▸ To do
Output range, inclusive: from the line containing "1206 | ps |" to the line containing "fillers | 990 | - |". Restate those lines from the data below word for word and only those.

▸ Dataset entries
^^^^^^^^

$ cat design.v
`timescale 1ns / 1ps
module register_always_combine2(
   input clk,
	input neg_clk,
   input reset,
   input [1:0] read_register1,
   input [1:0] read_register2,
   input [1:0] write_register,
   input reg_write,
   input [7:0] write_data,
   output [7:0] read_data1,
   output [7:0] read_data2,
   output [7:0] register0,
   output [7:0] register1,
   output [7:0] register2,
   output [7:0] register3,
   output write_now
    );
   reg [7:0] register[4:0];
   integer i;
   reg write_en;
   assign write_now = write_en;
   initial begin
      for (i = 0; i < 4; i = i+1) register[i] = 8'b0;
   end
   always@(*) begin  
      if (reg_write && neg_clk && ~write_en && ~reset) write_en = 1;
      if (clk) write_en = 0;
      if (reset==1) begin
         write_en = 0;
         for (i = 0; i < 4; i = i+1) register[i] = 8'b0;
      end
      else if (write_en ==1)begin
         register[write_register] = write_data;
      end
   end
   assign read_data1 = register[read_register1];
   assign read_data2 = register[read_register2];
   assign register0 = register[0];
   assign register1 = register[1];
   assign register2 = register[2];
   assign register3 = register[3];
endmodule
$ cat constraint.sdc
current_design register_always_combine2

set clk_period 1.6
set clk_io_pct 0.2

create_clock -name clk0 -period $clk_period

set non_clock_inputs [all_inputs -no_clocks]
set_input_delay [expr $clk_period * $clk_io_pct] -clock clk0 $non_clock_inputs
set_output_delay [expr $clk_period * $clk_io_pct] -clock clk0 [all_outputs]
$ cat config.mk
export PLATFORM = sky130hd
export DESIGN_NAME = register_always_combine2
export DESIGN_NICKNAME = register_always_combine2
export VERILOG_FILES = /design/flow/design.v
export SDC_FILE = /design/flow/constraint.sdc
export NUM_CORES = 4
export LEC_CHECK = 1
export CORE_AREA = 10 10 107 107
export DIE_AREA = 0 0 117 117
$ cat run.sh
#!/bin/bash
# OpenROAD 26Q1-2900-gdf79404cd8, Yosys 0.63+post, stock flow scripts
make -C /OpenROAD-flow-scripts/flow DESIGN_CONFIG=/design/flow/config.mk WORK_HOME=/design/flow/orfs finish
==> reports/results.md <==
| Metric | Reported | Unit |
|:---|:---|:---|
| Outcome | complete, no violations | - |
| Number of flops mapped to enable cells by yosys | 0 | - |
| LEAKAGE | 0.7841 | nW |
| Dominant cell area share | 0.4883 | - |
| Wire length of the first global-routing pass | 6223 | µm |
| Multi-input gate area | 475.5 | µm² |
| Quantity of I/O buffers inserted on ports | 67 | - |
| Cell count listed in synth_stat.txt | 74 | - |
| Post-synthesis async set-or-reset flop share | 0 | - |
| Power per unit of standard cell area | 184.4 | mW/mm² |
| Sink of the worst hold path | read_data1[2] | - |
| Post-synthesis instance total | 74 | - |
| Highest fanout seen on the critical path | 7 | - |
| Sum of internal, switching and leakage power | 0.0003528 | W |
| Overall die height | 117 | µm |
| Core Region | 0.009196 | mm² |
| Total number of warnings across the stage logs | 32 | - |
| Transition time at the pin with the least slew margin | 790.9 | ps |
| Total negative slack for setup checks | 0 | ps |
| DR WL met2 | 2251 | µm |
| Pin count of the biggest net entering global routing | 15 | - |
| Commonest cells post-synth | sky130_fd_sc_hd__dlxtn_1 (33), sky130_fd_sc_hd__mux4_2 (16), sky130_fd_sc_hd__nor2b_1 (8) | - |
| Count of endpoints failing hold in the final timing report | 0 | - |
| Met1 wire length | 1535 | µm |
| Post-Syn Area per Cell | 13.71 | µm² |
| Clock period minus worst slack | 1560 | ps |
| Kind of launch point of the worst setup path | input pin | - |
| Minimum hold slack | 1206 | ps |
| Class of the worst hold path | input pin to output port | - |
| IO Count | 67 | - |
| Achievable Freq | 641.2 | MHz |
| Layout Area Growth over Synthesis | 88.53 | % |
| Wirelength, routed | 4328 | µm |
| Number of unconstrained endpoints | 66 | - |
| Count of unresolved DRC violations after routing | 0 | - |
| Area occupied by registers | 495.5 | µm² |
| Library cell with the largest summed area after synthesis | sky130_fd_sc_hd__dlxtn_1 | - |
| Top routing layer in use | met3 | - |
| Hold_buf cts | 0 | - |
| Average via count per standard cell | 3.517 | - |
| Count of unclocked register or latch pins | 33 | - |
| Crit path required time | 1280 | ps |
| Setup crit end kind | output port | - |
| Setup repair after global routing missed its margin | false | - |
| Number of global-route vias before repair | 1028 | - |
| Number of detailed-routing iterations run before antenna repair | 4 | - |
| Cell area after synthesis | 0.001015 | mm² |
| Share of post-route cells with drive strength above 1 | 0.3026 | - |
| Commonest flop | sky130_fd_sc_hd__dlxtn_1 | - |
| Fp util | 0.1103 | - |
| Detailed route wirelength on metal3 | 542 | µm |
| Average detailed-routed wire length per instance | 16.46 | µm |
| Placer congestion estimate | 0.7165 | - |
| Startpoint of the lowest-slack hold path | read_register1[0] | - |
| Post-DRT Antenna Nets | 0 | - |
| Number of instances on the worst hold path | 4 | - |
| Final core occ | 0.2080 | - |
| Antenna violations before repair | 0 | - |
| # fillers | 990 | - |
| Global Route Usage Sum | 0.06159 | - |
| Kind of critical path | input pin to output port | - |
| Distinct cell type count after synthesis | 15 | - |
| Number of flip-flops and latches in the synthesized netlist | 33 | - |
| Arrival time at the worst endpoint | 1240 | ps |
| Congestion Overflow GR | 0 | - |
| Count of synthesis-stage warnings from yosys | 4 | - |
| Number of setup violations in the final report | 0 | - |
| Chip area from the yosys synthesis statistics | 0.001015 | mm² |
| Die X | 117 | µm |
| Total count of max-transition violations in the final report | 0 | - |
| DIE AREA | 0.01369 | mm² |
| Maximum vdd drop | 0.05941 | mV |
| Most frequent cell after synthesis | sky130_fd_sc_hd__dlxtn_1 | - |
| Rows | 35 | - |
| Worst max-slew margin expressed relative to the limit | 0.4727 | - |
| Antenna diodes | 0 | - |
| Vias | 925 | - |
| Post-synth area hogs | sky130_fd_sc_hd__dlxtn_1 (49%), sky130_fd_sc_hd__mux4_2 (36%), sky130_fd_sc_hd__nor2b_1 (4.9%), sky130_fd_sc_hd__buf_6 (2.2%), sky130_fd_sc_hd__nor3b_1 (1.5%) | - |
| Max-cap violations | 0 | - |
| Final Cycle Share | 0.9748 | - |
| DRC marker count from the first detailed-route iteration | 31 | - |
==> per-stage QoR <==
step	setup WS, ps	instance area [µm²]	cells
after floorplan	366.5	1015	74
after global placement	-651.3	1883	253
after detailed placement	-664.7	1883	253
after CTS	0.6122	1907	263
after global routing	3.965	1913	263
final	40.32	1913	263
==> final cells by class <==
type	instances	share of cell area
inverter	2	0.003924
multi-input combinational	34	0.2485
sequential	33	0.2590
tap	111	0.07260
timing repair buffer	83	0.4160
==> worst max-delay path by stage <==
stage,startpoint,end,slack (ps),cells past startpoint
CTS,read_register1[0],read_data1[3],0.6,5
global route,read_register1[0],read_data1[3],4,5
finish,read_register2[0],read_data2[4],40,5
==> placed cells by master, fill, tap and decap left out <==
| cell | instances |
|---|---|
| sky130_fd_sc_hd__a21oi_1 | 2 |
| sky130_fd_sc_hd__mux4_2 | 16 |
| sky130_fd_sc_hd__inv_1 | 2 |
| sky130_fd_sc_hd__a31oi_1 | 1 |
| sky130_fd_sc_hd__buf_6 | 4 |
| sky130_fd_sc_hd__a21o_1 | 1 |
| sky130_fd_sc_hd__nor2_1 | 1 |
| sky130_fd_sc_hd__dlygate4sd2_1 | 2 |
| sky130_fd_sc_hd__dlxtn_1 | 33 |
| sky130_fd_sc_hd__buf_4 | 9 |
| sky130_fd_sc_hd__buf_8 | 1 |
| sky130_fd_sc_hd__nor2b_1 | 8 |
| sky130_fd_sc_hd__nor3b_1 | 2 |
| sky130_fd_sc_hd__buf_12 | 4 |
| sky130_fd_sc_hd__a41oi_1 | 1 |
| sky130_fd_sc_hd__buf_2 | 12 |
| sky130_fd_sc_hd__a311oi_1 | 1 |
| sky130_fd_sc_hd__nor3_1 | 1 |
| sky130_fd_sc_hd__clkdlybuf4s50_1 | 47 |
| sky130_fd_sc_hd__clkdlybuf4s15_1 | 4 |
==> report_power, final <==
part | switching (W) | internal (W)
logic | 0.0000919 | 0.000183
clock network | 0 | 0
registers | 0.0000155 | 0.0000619
==> worst max-delay path, stage by stage <==
cell	delay (ps)
sky130_fd_sc_hd__buf_6	70
sky130_fd_sc_hd__buf_12	110
sky130_fd_sc_hd__buf_4	110
sky130_fd_sc_hd__mux4_2	490
sky130_fd_sc_hd__buf_2	130
==> routing by layer <==
metal,vias up,global-route usage
li1,437,-
met1,439,0.06425
met2,49,0.1151
met3,0,0.03044
met4,0,0
met5,-,0
==> sequential cells by signal, summed over array words and instances, names as in the netlist <==
signal    cells
write_en      1
register     32
==> timing repair <==
| action | 4_1_cts | 5_1_grt |
|---|---|---|
| setup endpoints to repair | 16 | 4 |
| gates resized | 59 | 1 |
| hold endpoints to repair | 0 | 0 |
| buffers inserted | 10 | 0 |
| pin swaps | 0 | 0 |
==> kinds of logic (layout without fill, tap and decap cells) <==
kind of cell	count (synthesis)	count (layout)	synth area share
latches	33	33	0.4883
simple gates	12	12	0.07274
buf+inv	7	85	0.04315
compound gates	6	6	0.04070
mux	16	16	0.3551
Power and IR drop assume default switching activity.
--- config.mk ---
export PLATFORM = sky130hd
export DESIGN_NAME = register_always_combine
export DESIGN_NICKNAME = register_always_combine
export VERILOG_FILES = /design/flow/design.v
export SDC_FILE = /design/flow/constraint.sdc
export NUM_CORES = 4
export LEC_CHECK = 1
export CORE_AREA = 10 10 85 85
export DIE_AREA = 0 0 95 95
--- constraint.sdc ---
current_design register_always_combine

set clk_period 1.0
set clk_io_pct 0.2

create_clock -name clk0 -period $clk_period

set non_clock_inputs [all_inputs -no_clocks]
set_input_delay [expr $clk_period * $clk_io_pct] -clock clk0 $non_clock_inputs
set_output_delay [expr $clk_period * $clk_io_pct] -clock clk0 [all_outputs]
--- design.v ---
`timescale 1ns / 1ps
module register_always_combine(
   input clk,
	input neg_clk,
   input reset,
   input [1:0] read_register1,
   input [1:0] read_register2,
   input [1:0] write_register,
   input reg_write,
   input [7:0] write_data,
   output [7:0] read_data1,
   output [7:0] read_data2,
   output [7:0] register0,
   output [7:0] register1,
   output [7:0] register2,
   output [7:0] register3,
   output write_now
    );
   reg [7:0] register[4:0];
   integer i;
   reg write_en;
   assign write_now = write_en;
   initial begin
      for (i = 0; i < 4; i = i+1) register[i] = 8'b0;
   end
   always@(reg_write, neg_clk, write_en, reset, clk) begin  
		if (~reg_write && clk && write_en && reset) write_en = 1;  
		if (negclk) write_en = 0;
		if (~reset) write_en = 0;
      if (~write_en) begin
         register[write_register] = write_data;
      end
		if (~reset) begin
			for (i = 0; i < 4; i = i+1) register[i] = 8'b0;
		end
   end
   assign read_data1 = register[read_register1];
   assign read_data2 = register[read_register2];
   assign register0 = register[0];
   assign register1 = register[1];
   assign register2 = register[2];
   assign register3 = register[3];
endmodule
--- run.sh ---
#!/bin/bash
# OpenROAD 26Q1-2900-gdf79404cd8, Yosys 0.63+post, stock flow scripts
make -C /OpenROAD-flow-scripts/flow DESIGN_CONFIG=/design/flow/config.mk WORK_HOME=/design/flow/orfs finish
==> impl_table.tex <==
% Table of physical implementation metrics
\begin{tabular}{lr}
\hline
Metric & Value \\
\hline
\multicolumn{2}{l}{\textbf{Global routing}} \\
\quad Residual overflow from global routing & 0 \\
\quad Largest net degree at the start of global routing & 13 \\
\quad Global-route total usage across every layer & 7.82\% \\
\quad Vias in the first global route & 923 \\
\quad Number of antenna violations at the first check in global routing & 0 \\
\quad Global-route wire length before repair & 5420 microns \\
\multicolumn{2}{l}{\textbf{Synthesis}} \\
\quad Synth Warn \# & 5 \\
\quad Post-synth area from yosys stat & 972 sq um \\
\quad Synthesized cell area & 972 sq um \\
\quad Area share of fa/ha/maj cells after synthesis & 0\% \\
\quad Xor and xnor fraction of the mapped netlist area & 0\% \\
\quad Library cell with the largest summed area after synthesis & sky130\_fd\_sc\_hd\_\_dlxtn\_1 \\
\quad Mux share & 37.1\% \\
\quad Avg Synthesized Cell Area & 14.3 sq um \\
\quad Basic-gate share of the synthesized area counting and, or, nand and nor cells & 5.15\% \\
\quad Portion of synthesized cell area occupied by the leading cell type & 49.4\% \\
\quad Synthesis-stage register bit count & 32 \\
\quad Number of unique standard cell types used by synthesis & 11 \\
\quad Count of mapped cells out of synthesis & 68 \\
\quad Main area contributors & sky130\_fd\_sc\_hd\_\_dlxtn\_1 49\%, sky130\_fd\_sc\_hd\_\_mux4\_2 37\%, sky130\_fd\_sc\_hd\_\_and2\_1 5.1\%, sky130\_fd\_sc\_hd\_\_buf\_6 2.3\%, sky130\_fd\_sc\_hd\_\_a21boi\_0 1.5\% \\
\quad Comb area leader & multiplexers \\
\quad Synth Area in Compound Gates & 3.09\% \\
\quad Yosys cell count & 68 \\
\multicolumn{2}{l}{\textbf{Timing}} \\
\quad RSZ-0062 raised after global routing & true \\
\quad Total count of hold-check failures in the final report & 0 \\
\quad Relative slew slack & 59.9\% \\
\quad Slew of the pin with the lowest slew margin & 0.596 ns \\
\quad Final-report max-slew violation count & 0 \\
\quad Final setup violation count & 16 \\
\quad Final clock period utilization by the worst path & 122\% \\
\quad Slack of the critical path & -0.224 ns \\
\quad Endpoints left unconstrained & 64 \\
\quad Count of unclocked register or latch pins & 32 \\
\quad Max Clock Freq & 817 MHz \\
\quad Time the worst path needs with I/O delays and setup & 1.22 ns \\
\multicolumn{2}{l}{\textbf{Drt}} \\
\quad Uppermost layer routed & met3 \\
\quad Met1 routed wirelength after detailed routing & 1460 microns \\
\quad Total met3 wirelength after detailed routing & 370 microns \\
\quad Remaining antenna violation count after routing & 0 \\
\quad Total via count in the routed design & 826 \\
\quad Total wire length & 3600 microns \\
\quad First drt pass iteration count & 4 \\
\quad Number of DRC violations after detailed routing & 0 \\
\quad Met2 wirelength from detailed routing & 1770 microns \\
\quad 1st-iter DRT viols & 16 \\
\quad Avg WL per Cell & 17.2 microns \\
\quad Average vias per placed instance & 3.95 \\
\quad Diodes inserted & 0 \\
\multicolumn{2}{l}{\textbf{Place}} \\
\quad Final estimated routing congestion in global placement & 0.741 \\
\quad Post-detail-place hpwl & 2970 microns \\
\quad Total of buffers placed on input and output ports & 63 \\
\quad Placed cell area & 1740 sq um \\
\quad Placed insts & 204 \\
\quad DP Worst Slack & -1.00 ns \\
\multicolumn{2}{l}{\textbf{Critical path}} \\
\quad Startpoint type of the worst setup path & input port \\
\quad Critical path data required time & 0.80 ns \\
\quad Maximum net fanout on the critical path & 6 \\
\quad Critical path endpoint category & output pin \\
\quad Critical path data arrival time & 1.02 ns \\
\quad CP Class & input port to output pin \\
\multicolumn{2}{l}{\textbf{Die}} \\
\quad DIE WIDTH & 95 microns \\
\quad Area of the placeable core & 5470 sq um \\
\quad Effective utilization at floorplan & 17.8\% \\
\quad Full die area & 9030 sq um \\
\quad Num ports & 67 \\
\quad Row Count & 27 \\
\quad Chip height & 95 microns \\
\multicolumn{2}{l}{\textbf{Layout}} \\
\quad Share of layout cells above drive strength 1 & 35.0\% \\
\quad Post-route design area & 1720 sq um \\
\quad Number of flip-flops in the largest register & 32 \\
\quad Final standard cell count with taps included and fillers excluded & 209 \\
\quad Layout area overhead & 77.2\% \\
\multicolumn{2}{l}{\textbf{Power}} \\
\quad Largest voltage drop on the vdd net & 0.155 mV \\
\quad Pleak & 0.737 nW \\
\quad Cell Pwr Density & 282 nW/um\^{}2 \\
\multicolumn{2}{l}{\textbf{Outcome}} \\
\quad Status & complete, but fails checks \\
\quad Violated checks & setup timing \\
\multicolumn{2}{l}{\textbf{Flow run}} \\
\quad Tally of max-capacitance violations & 0 \\
\quad OpenROAD warnings & 37 \\
\multicolumn{2}{l}{\textbf{Min path}} \\
\quad Hold WC Path Type & input port to output pin \\
\hline
\end{tabular}
==> synthesized netlist by cell type, drive strengths merged <==
library cell and count:
a21boi 2, and2 8, buf 3, clkbuf 3, conb 1, dlxtn 32
inv 1, mux4 16, o21a 2
==> power breakdown <==
part           switching, mW  internal (mW)  total, mW
Sequential            0.0178         0.0946      0.112
Combinational          0.126          0.247      0.373
Clock                      0              0          0
Total                  0.144          0.341      0.485
==> timing repair <==
item | in CTS | in global routing
setup endpoints to repair | 16 | 16
endpoints found under the hold margin | 0 | 0
hold buffers | 0 | 0
buffers inserted | 7 | 0
cloned | 0 | 0
pin swaps | 0 | 0
gates resized | 73 | 6
==> worst max-delay path, cell delays in order <==
cell and delay (ns):
sky130_fd_sc_hd__buf_12 0.10, sky130_fd_sc_hd__buf_6 0.10, sky130_fd_sc_hd__mux4_2 0.49, sky130_fd_sc_hd__buf_2 0.13
==> path summary, 6_finish.rpt <==
| kind | start | end | slack (ns) | depth (start not counted) |
|---|---|---|---|---|
| hold / removal | read_register2[0] | read_data2[3] | 0.79 | 3 |
| setup / recovery | read_register1[0] | read_data1[5] | -0.22 | 4 |
==> metrics by stage <==
step	power, mW	util [%]	hold WS (ns)	TNS, ns
2_1_floorplan	0.242	-	0.721	0
3_3_place_gp	0.500	31.8	1.68	-15.87
3_5_place_dp	0.504	31.8	1.67	-15.93
4_1_cts	0.509	32.1	0.888	-4.51
5_1_grt	0.524	31.5	0.820	-3.46
6_report	0.485	31.5	0.792	-2.97
==> kinds of logic (layout without fill, tap and decap cells) <==
family	Yosys count	count (layout)
AOI/OAI and AO/OA	4	4
buffers and inverters	7	76
latches	32	32
muxes	16	16
other	1	1
and+or+nand+nor	8	8
==> routing by layer <==
layer	GRT usage, %	up-vias
met1	9.60	399
met2	13.4	39
met5	0	-
met3	3.29	0
li1	-	388
met4	0	0
==> area by class of cell <==
class / instances / area (sq um)
multi-input cells: 29 / 444
flip-flops and latches: 32 / 480
fillers: 558 / 3750
repair buffers: 75 / 704
inverters: 1 / 3.75
well taps: 72 / 90.1
==> layout by cell type (no fill, tap or decap), drive strengths merged <==
cell type and n:
clkdlybuf4s50 43, dlxtn 32, buf 30, mux4 16, and2 8, a21boi 2, o21a 2, clkbuf 2
inv 1, conb 1
No activity file was given, so power comes from the tool's default toggle rates.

^^^^^^^^

▸ Problem solution
| Minimum hold slack | 1206 | ps |
| Class of the worst hold path | input pin to output port | - |
| IO Count | 67 | - |
| Achievable Freq | 641.2 | MHz |
| Layout Area Growth over Synthesis | 88.53 | % |
| Wirelength, routed | 4328 | µm |
| Number of unconstrained endpoints | 66 | - |
| Count of unresolved DRC violations after routing | 0 | - |
| Area occupied by registers | 495.5 | µm² |
| Library cell with the largest summed area after synthesis | sky130_fd_sc_hd__dlxtn_1 | - |
| Top routing layer in use | met3 | - |
| Hold_buf cts | 0 | - |
| Average via count per standard cell | 3.517 | - |
| Count of unclocked register or latch pins | 33 | - |
| Crit path required time | 1280 | ps |
| Setup crit end kind | output port | - |
| Setup repair after global routing missed its margin | false | - |
| Number of global-route vias before repair | 1028 | - |
| Number of detailed-routing iterations run before antenna repair | 4 | - |
| Cell area after synthesis | 0.001015 | mm² |
| Share of post-route cells with drive strength above 1 | 0.3026 | - |
| Commonest flop | sky130_fd_sc_hd__dlxtn_1 | - |
| Fp util | 0.1103 | - |
| Detailed route wirelength on metal3 | 542 | µm |
| Average detailed-routed wire length per instance | 16.46 | µm |
| Placer congestion estimate | 0.7165 | - |
| Startpoint of the lowest-slack hold path | read_register1[0] | - |
| Post-DRT Antenna Nets | 0 | - |
| Number of instances on the worst hold path | 4 | - |
| Final core occ | 0.2080 | - |
| Antenna violations before repair | 0 | - |
| # fillers | 990 | - |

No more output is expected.